The original plans for both sites were brick structures, but James Shearer, one of three members of the Panel of Architectural Advisors to the Board, who was tasked with the architectural work at Lochalsh, noticed that all local buildings were made of local stone, in a style he called cottage architecture, and asked MacColl whether stone could be used for the power station, despite its extra cost and the fact that working with stone was a dying art. MacColl readily agreed, and this formed a policy for most of the Board's projects. Wood states that Shearer was also the architect for the Morar station, but Shearer states that it was another of the Panel of Architectural Advisors, Reginald Fairlie, who designed Morar. It too was built of stone, and both stations were officially opened on 21 December 1948, becoming the first stations built by the Board to become operational. At Morar a local crofter called Mrs Catherine MacKenzie inaugurated the station, by operating a wheel to let water into the turbines. She said, in Gaelic, "Let light and power come to the crofts”. ("Gun tigeadh Solus agus Neart an dealain dhionnsuich gach crout.")

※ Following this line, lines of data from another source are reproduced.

$ cat src/rtl/out_port_buffer.sv
// Output-port FIFO between the control unit's OUT strobe and a valid/ready consumer.
// Optional same-cycle bypass when empty: define OUT_BUF_BYPASS_EN.
module out_port_buffer #(
  parameter int unsigned DATA_W = 16,
  parameter int unsigned DEPTH  = 8,
  localparam int unsigned CNT_W = $clog2(DEPTH) + 1
) (
  input  logic              clk,
  input  logic              rst_n,
  input  logic              wr_en,
  input  logic [DATA_W-1:0] wr_data,
  output logic              out_valid,
  output logic [DATA_W-1:0] out_data,
  input  logic              out_ready,
  output logic [CNT_W-1:0]  level,
  output logic              full,
  output logic              overflow,
  input  logic              ovf_clr
);

  localparam int unsigned IDX_W = CNT_W - 1;

  typedef enum logic [1:0] {
    FILL_EMPTY,
    FILL_PARTIAL,
    FILL_FULL
  } fill_e;

  fill_e             fill_c;
  logic [CNT_W-1:0]  wr_ptr_q, wr_ptr_d;
  logic [CNT_W-1:0]  rd_ptr_q, rd_ptr_d;
  logic              overflow_q, overflow_d;
  logic [DATA_W-1:0] mem_q [DEPTH];
  logic [DATA_W-1:0] mem_d [DEPTH];
  logic [IDX_W-1:0]  wr_idx, rd_idx;
  logic              bypass_c, pop, bypass_pop, push_ok;

  // Fill state decoded from the wrap-extended pointers
  always_comb begin
    wr_idx = wr_ptr_q[IDX_W-1:0];
    rd_idx = rd_ptr_q[IDX_W-1:0];
    fill_c = FILL_PARTIAL;
    if (wr_ptr_q == rd_ptr_q) begin
      fill_c = FILL_EMPTY;
    end else if (wr_idx == rd_idx) begin
      fill_c = FILL_FULL;
    end
  end

  // Output presentation, handshake and next-state
  always_comb begin
    bypass_c = 1'b0;
`ifdef OUT_BUF_BYPASS_EN
    bypass_c = (fill_c == FILL_EMPTY);
`endif
    out_valid = (fill_c != FILL_EMPTY);
    out_data  = (fill_c == FILL_EMPTY) ? '0 : mem_q[rd_idx];
    if (bypass_c) begin
      out_valid = wr_en;
      out_data  = wr_data;
    end

    pop        = out_valid & out_ready;
    // A bypassed word consumed in flight is never written to storage
    bypass_pop = bypass_c & pop;
    push_ok    = wr_en & ((fill_c != FILL_FULL) | pop) & ~bypass_pop;

    wr_ptr_d = wr_ptr_q;
    rd_ptr_d = rd_ptr_q;
    if (push_ok) begin
      wr_ptr_d = wr_ptr_q + CNT_W'(1);
    end
    if (pop & ~bypass_pop) begin
      rd_ptr_d = rd_ptr_q + CNT_W'(1);
    end

    overflow_d = overflow_q;
    if (wr_en & (fill_c == FILL_FULL) & ~pop) begin
      overflow_d = 1'b1;
    end else if (ovf_clr) begin
      overflow_d = 1'b0;
    end

    mem_d = mem_q;
    if (push_ok) begin
      mem_d[wr_idx] = wr_data;
    end
  end

  always_ff @(posedge clk or negedge rst_n) begin
    if (!rst_n) begin
      wr_ptr_q   <= '0;
      rd_ptr_q   <= '0;
      overflow_q <= 1'b0;
    end else begin
      wr_ptr_q   <= wr_ptr_d;
      rd_ptr_q   <= rd_ptr_d;
      overflow_q <= overflow_d;
    end
  end

  // Storage is deliberately left unreset
  always_ff @(posedge clk) begin
    mem_q <= mem_d;
  end

  assign level    = wr_ptr_q - rd_ptr_q;
  assign full     = (fill_c == FILL_FULL);
  assign overflow = overflow_q;

endmodule

$ cat config.mk
export PLATFORM = sky130hd
export DESIGN_NAME = out_port_buffer
export DESIGN_NICKNAME = d
export VERILOG_FILES = /design/src/rtl/out_port_buffer.sv
export SDC_FILE = /design/constraint.sdc
export NUM_CORES = 1
export LEC_CHECK = 0
export CORE_ASPECT_RATIO = 0.75
export CORE_MARGIN = 2
export CORE_UTILIZATION = 30
export CTS_BUF_LIST = sky130_fd_sc_hd__clkbuf_16
export DETAILED_ROUTE_END_ITERATION = 8
export SLEW_MARGIN = 20
export SYNTH_ARGS = -nofsm -noshare
export SYNTH_HDL_FRONTEND = slang
export SYNTH_SLANG_ARGS = --single-unit
$ cat constraint.sdc
create_clock -name clk -period 3.5 [get_ports clk]
set_input_delay 0.35 -clock clk [delete_from_list [all_inputs] [get_ports clk]]
set_output_delay 0.35 -clock clk [all_outputs]
set_load 0.1 [all_outputs]
Yosys cells after proc, flatten, opt, wreduce, memory -nomap -nowiden
Cells that the tools add are included.

operators by class
  add/sub/neg operators = 3
  magnitude comparators = 3
  equal/unequal tests = 4
  mux-type cells = 11
  bitwise gates (word level) = 8
  reduce and logical (&&, ||, !) cells = 4

operators by type and width
  cell                   number
  $bwmux W128            1
  $mux W16               4
  $bmux W16 S3           1
  $demux W16 S3          1
  $add A4 B1 Y4 const B  2
  $ge A4 B4 Y1 const B   2
  $not A3 Y4             2
  $and A1 B1 Y1          4
  $eq A4 B4 Y1           1
  $lt A4 B1 Y1 const B   1
  $mux W2                2
  $reduce_bool A2 Y1     2
  $sub A4 B4 Y4          1
  $eq A3 B3 Y1           1
  $eq A2 B2 Y1 const B   1
  $logic_not A2 Y1       1
  $mux W1                2
  $ne A2 B2 Y1 const B   1
  $logic_and A1 B1 Y1    1
  $not A1 Y1             1
  $or A1 B1 Y1           1

word-level totals
  bits in registers = 137
  output and inout port bits = 23
  logic and storage cells = 44

Longest topological paths before layout
  depth in word-level cells = 8
  gate-level depth with buffers = 9
  mapped depth without buffers = 6

Least setup slack after synthesis
OpenSTA, ideal clock, no wires.

  kind = reg-to-reg
  from = reg rd_ptr_q[1]
  to = reg mem_q[80] (netlist bit) (enable)
  library setup time = 430 ps
  arrival = 3149 ps
  required time = 3070 ps
  slack = -79 ps
  cell stages (with the launch flop) = 8
  path buffers = 2
  clock period less this slack = 3579 ps
  cells stage by stage = dfrtp_1 > buf_2 > buf_1 > inv_1 > ha_1 > nand3_1 > nor3_4 > nor4_1

between the ends
  word-level cells in the longest chain between the ends = 7
  elaborated cells between the ends (all ways) = 9
  those cells by class = eq/ne (3); mux (2); bitwise (3); reduce/logical (1)

RTL lines
  what                    RTL line  text
  start, declared         31        logic [CNT_W-1:0] rd_ptr_q, rd_ptr_d;
  start signal, assigned  97        rd_ptr_q <= rd_ptr_d;
  $eq A3 B3 Y1            45        end else if (wr_idx == rd_idx) begin
  $mux W2                 45
  $mux W2 *               43        if (wr_ptr_q == rd_ptr_q) begin
  $reduce_bool A2 Y1      56        out_valid = (fill_c != FILL_EMPTY);
  $and A1 B1 Y1           63        pop = out_valid & out_ready;
  $or A1 B1 Y1 *          66        push_ok = wr_en & ((fill_c != FILL_FULL) | pop) & ~bypass_pop;
  $and A1 B1 Y1 *         66
  end signal, assigned    104       mem_q <= mem_d;
  end, declared           33        logic [DATA_W-1:0] mem_q [DEPTH];

Mark *: on every way between the ends. The rest lies on a longest branch, timed or not.
A chain may end at the register's enable or synchronous reset.

Worst setup path in the final report
  from = reg wr_ptr_q[0]
  to = out out_data[3]

between the ends
  word-level cells in the longest chain between the ends = 5
  elaborated cells between the ends (all ways) = 6
  those cells by class = eq/ne (2); mux (3); reduce/logical (1)

RTL lines
  what                    RTL line  text
  start, declared         30        logic [CNT_W-1:0] wr_ptr_q, wr_ptr_d;
  start signal, assigned  96        wr_ptr_q <= wr_ptr_d;
  $eq A3 B3 Y1            45
  $mux W2                 45
  $mux W2 *               43
  $logic_not A2 Y1 *      57        out_data = (fill_c == FILL_EMPTY) ? '0 : mem_q[rd_idx];
  $mux W16 *              57
  end, declared           13        output logic [DATA_W-1:0] out_data,

Marked as above.

==> impl_metrics.yaml <==
logic_synthesis:
  ys_seq_area_share_pct: 73.1
  synthDistinctLibCells: 33
  syn-num-nets: 311
  syn_inst: 284
  netlist_area_um2: 5560
  yosysWarnings: 0
  syn_area_per_cell_um2: 19.6
  yosys_register_bits: 137
grt:
  grt_start_max_net_pins: 37
  grt_overflow: 0
  antenna_found_initial: 0
  grtUsageTotal_pct: 12.2
  grt_pass1_vias: 3000
  grt_pass1_wl_um: 17300
timing:
  rsz0062_at_grt: "false"
  maxClockFrequency_ghz: 0.323
  timing.setup.tns_ns: 0
  setup_ws_ns: 0.408
  drv_slew: 0
  period_share_pct: 88.3
  hold_viol_final: 0
  tightest_slew_ns: 0.966
  fin_hold_ws_ns: 0.260
  slew_headroom_pct: 35.4
  setup_viol: 0
  clock_skew_ns: 0.00645
  period_minus_slack_ns: 3.09
route:
  vias_per_cell: 4.50
  num_vias: 2720
  dr.first_iter.drc_count: 120
  drtAntennaViolNets: 0
  drc: 0
  first_pass_iters: 4
  wl_per_cell_um: 18.5
  totalWireLength_um: 11100
run_status:
  status: "complete, no violations"
place:
  dp_hpwl_um: 6590
  place_ws_ns: 0.789
  routabilityCongestion: 0.767
  io_buffers: 43
  place_area_um2: 6520
worst_setup_path:
  critPathLaunchType: "flip-flop"
  worst-path-max-fanout: 16
  critPathRequiredTime_ns: 3.15
  reg2reg_depth: 6
  worstPathArrival_ns: 2.74
  crit_type: "flip-flop to primary output"
  crit_path_end_kind: "primary output"
floorplan:
  dieArea_um2: 19700
  initial_core_util_pct: 30.3
  die_y_um: 122
  core_area_um2: 18300
  placementRows: 43
  die_w_um: 161
  top_level_ports: 44
clock_tree:
  cts_tree: "yes"
  clockBufferDepth: 2
  cts.sink_count: 137
  numCtsBuffers: 17
  htreeDepth: 4
  root_buffer: "clkbuf_16"
  cts.clk_slew.worst_paths_ns: 0.06
  clk_latency_ns: 0.40
  cts_setup_buffers: 0
  hold_buffers: 0
  ctsResizeCount: 0
final_layout:
  postLayoutCellArea_um2: 7080
  drive_gt1_share_pct: 32.5
  layout_common_cells: "128 x edfxtp_1, 32 x mux4_2, 28 x inv_1"
  nets: 372
  diodes: 0
  final_common_cell: "edfxtp_1"
  fillers: 1629
  seq_area_um2: 4070
  multi_input_area_um2: 1340
  area_delta_synth_final_pct: 27.3
job:
  cap_viol_max_count: 0
hold_path:
  hp-class: "primary input to async pin"
[final timing paths]
check	from	end	slack, ns
worst max-delay path	wr_ptr_q[0]	out_data[3]	0.41
worst min-delay path	rst_n	overflow	0.26
worst max register to register	wr_ptr_q[0]	rd_ptr_q[1]	1.21
worst min register to register	wr_ptr_q[3]	wr_ptr_q[3]	0.52
max in group asynchronous	rst_n	rd_ptr_q[0]	2.91
min in group clk	ovf_clr	overflow	0.51
[through the flow]
step,util (%),cells
3_5_place_dp,35.5,573
6_report,38.6,604
2_1_floorplan,-,284
5_1_grt,38.6,604
3_3_place_gp,35.5,573
4_1_cts,38.6,604
[Yosys cell counts, drive strengths merged]
master / number / area share (%)
nor4: 1 / 0.11
mux2: 2 / 0.40
and3: 1 / 0.11
xnor2: 7 / 1.2
edfxtp: 128 / 69
o21ai: 17 / 1.8
xor2: 2 / 0.31
inv: 24 / 1.6
nand2: 5 / 0.38
fa: 1 / 0.36
mux4: 32 / 13
o31ai: 1 / 0.22
ha: 5 / 1.1
a21o: 1 / 0.13
a21oi: 1 / 0.090
nand3: 22 / 2.8
clkbuf: 1 / 0.067
dfrtp: 9 / 4.0
nand2b: 1 / 0.25
nand4: 1 / 0.22
buf: 12 / 1.7
nor3: 5 / 0.65
nor2: 5 / 0.34
[layout make-up]
class | count | area share [%]
Multi-Input combinational cell | 110 | 19.0
Tap cell | 247 | 4.36
Clock inverter | 14 | 2.01
Clock buffer | 17 | 6.01
Timing Repair Buffer | 55 | 9.93
Sequential cell | 137 | 57.5
Inverter | 24 | 1.27
[flip-flops by register name, indices dropped and copies added, names as in the netlist]
signal,cells
mem_q,128
rd_ptr_q,4
wr_ptr_q,4
overflow,1
[worst max-delay path, stage by stage, from the launching register on]
cell     delay (ns)
dfrtp_1        0.52
inv_1          0.12
ha_1           0.35
nand4_2        0.35
nand2_2        0.56
o21ai_1        0.22
buf_12         0.21
[metal layers]
layer | GRT usage (%) | wire length, µm | up-vias
met4 | 4.19 | 106 | 0
met3 | 3.06 | 550 | 12
met1 | 15.5 | 4950 | 1407
li1 | - | - | 1242
met5 | 0 | 0 | -
met2 | 20.4 | 5540 | 59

A small dam was constructed, which raised the level of Loch Morar by 3 ft, but because of the location of the falls, the head for the Kaplan turbines is 16 ft. The small change in level represents a significant increase in the volume of water stored, as the loch covers 10.36 sqmi. The dam includes a drum gate on the spillway, which operates automatically. A fish ladder was constructed around the dam to ensure that trout and salmon could still reach Loch Morar. The power station is located in a cavern near the falls, with only the doorway and a retaining wall visible.

===Operation===
In 2002, the Renewables Obligation (Scotland) legislation was introduced. It was conceived as a way to promote the development of small-scale hydro-electric, wave power, tidal power, photovoltaics, wind power and biomas schemes, but by the time it came into force, the definition of small scale had been increased from 5 MW to 10 MW and then 20 MW, and existing hydro-electric stations that had been refurbished to improve efficiency could be included. Morar at 0.75 MW thus qualified, and between 2005 and 2007 the station qualified for 6,833 Renewable Obligation Certificates, generating a subsidy for SSE of over £332,000. In 2007 the station operated at an average load factor of 48.7 percent.